La crisis de vivienda en Chile ha alcanzado un punto de quiebre que va mucho más allá de los sectores más vulnerables. Lo que antes era una meta natural para la clase media y los profesionales jóvenes, hoy parece un horizonte inalcanzable. En su columna de Palabras Sacan Palabras, el arquitecto y académico Dino Bozzi analizó la profundidad de este fenómeno, advirtiendo que el modelo tradicional de propiedad está llegando a su fin.
Un sistema que ya no responde a la realidad
La emergencia habitacional se manifiesta hoy de formas brutales, como el reciente desalojo en la «megatoma» de San Antonio. Sin embargo, Bozzi sostiene que el problema de fondo es la incapacidad de las políticas actuales para dar soluciones reales. Según el experto, existe un estancamiento en la forma en que el Estado intenta resolver el déficit.
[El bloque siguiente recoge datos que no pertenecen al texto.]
Source: an optimization exercise on an open RTL-to-GDS flow (aim: a short achievable clock period and few clock cycles). Production flows keep margins and buffers that such runs may drop. Function was checked by simulation only, so behaviour that the tests miss may differ from the original. No activity file was given, so power comes from the tool's default toggle rates.

[flow/run.sh]
#!/bin/bash
# synth_recipe.tcl (not shown) runs the flow's synth.tcl, then flattens the netlist and writes it again
# the make line also repeats each setting of config.mk as NAME=value (left out here)
make -C /OpenROAD-flow-scripts/flow DESIGN_CONFIG=/design/flow/config.mk WORK_HOME=/design/flow/orfs CLKGATE_MAP_FILE= SYNTH_SCRIPT=/design/flow/synth_recipe.tcl finish
[flow/config.mk]
export PLATFORM = sky130hd
export DESIGN_NAME = rast
export DESIGN_NICKNAME = rast
export VERILOG_FILES = /design/flow/design.v
export SDC_FILE = /design/flow/constraint.sdc
export NUM_CORES = 4
export LEC_CHECK = 0
export ABC_CLOCK_PERIOD_IN_PS = 3000
export CAP_MARGIN = 20
export CORE_MARGIN = 2
export CORE_UTILIZATION = 40
export SETUP_SLACK_MARGIN = 5
export SLEW_MARGIN = 20
[flow/constraint.sdc]
create_clock -name core_clock -period 12.5 [get_ports {clk}]
set_input_delay 2.5000 -clock core_clock [delete_from_list [all_inputs] [get_ports {clk}]]
set_output_delay 2.5000 -clock core_clock [all_outputs]
set_load 0.01 [all_outputs]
En consecuencia, el arquitecto es enfático al señalar la ineficacia de los métodos tradicionales. «Con políticas ultraformales yo creo que que hay un consenso en que no lo vamos a resolver», afirmó Bozzi. Al referirse a estas políticas, describe el largo proceso de comités organizados y cooperativas que esperan años por subsidios del Serviu. Aunque estas medidas entregan viviendas de calidad, Bozzi advierte que «la capacidad de respuesta de eso es insuficiente y atentos que no es solo insuficiente en Chile, es insuficiente a nivel mundial».
Profesionales jóvenes: Los nuevos excluidos
Uno de los puntos más alarmantes del análisis de Bozzi es cómo la crisis ha escalado hacia sectores que antes se consideraban protegidos. La posibilidad de adquirir una vivienda se ha vuelto casi nula para las nuevas generaciones de profesionales, incluso para aquellos con formación en universidades de élite.
Bozzi, quien ejerce como docente en la Universidad Católica, compartió una observación inquietante sobre su propio entorno laboral. «Yo les puedo decir que en el lugar que trabajo yo, o sea, ya sea en mi oficina o en o en la universidad, no hay ningún profesional más joven que yo que sea propietario de su casa», reveló con preocupación. Esta situación excluye únicamente a quienes cuentan con ayuda directa de sus familias o patrimonios heredados.
Además, el experto destacó que el desincentivo es tal que las metas financieras han cambiado drásticamente. «La mayoría ya ni ahorra para la vivienda, porque ¿para qué? Mejor gastar en un buen arriendo bien ubicado y todo», explicó Bozzi, señalando que el «switch» de la sociedad chilena ha cambiado definitivamente hacia el mercado del alquiler.
El fenómeno mundial: Del negocio de la venta al arriendo
Este cambio no es un hecho aislado de la realidad nacional, sino que responde a una tendencia económica global. Dino Bozzi relató la visión de sus propios clientes en el sector inmobiliario, quienes han detectado este movimiento tectónico en el mercado del suelo.
«Pasamos de el negocio para la venta al negocio para el arriendo hoy día», comentó Bozzi tras conversar con expertos del área. Este cambio se explica porque, a medida que las sociedades se enriquecen, el valor del suelo se encarece de tal forma que la propiedad privada se vuelve prohibitiva. «Date cuenta que es un fenómeno mundial cuando las sociedades enriquecen, se encarece el suelo y pasamos de propiedad a arriendo. En Europa todo el mundo arrienda», añadió.
La rigidez de un modelo que debe cambiar
Por otro lado, Bozzi critica la falta de flexibilidad en el diseño de las soluciones habitacionales del Estado. Actualmente, los decretos de vivienda social imponen estándares que no se ajustan a la diversidad de los hogares modernos.
«Un punto super importante, la vivienda social en Chile, el DS49 (…) y el DS19 también, tiene tres dormitorios», cuestionó el arquitecto. Esta estructura rígida ignora que muchos postulantes son personas solas o artistas que requieren espacios distintos. Por lo tanto, Bozzi concluye que «es extremadamente rígido el sistema» y que, mientras no se diversifiquen los tipos de propiedad y uso, el déficit seguirá aumentando.
Finalmente, la propuesta de Bozzi invita a repensar el concepto de propiedad, sugiriendo modelos de usufructo vitalicio o viviendas comunitarias donde el Estado mantenga la titularidad. Mientras tanto, la realidad para miles de jóvenes chilenos sigue siendo la misma: la casa propia ha pasado de ser un sueño a un recuerdo de generaciones anteriores.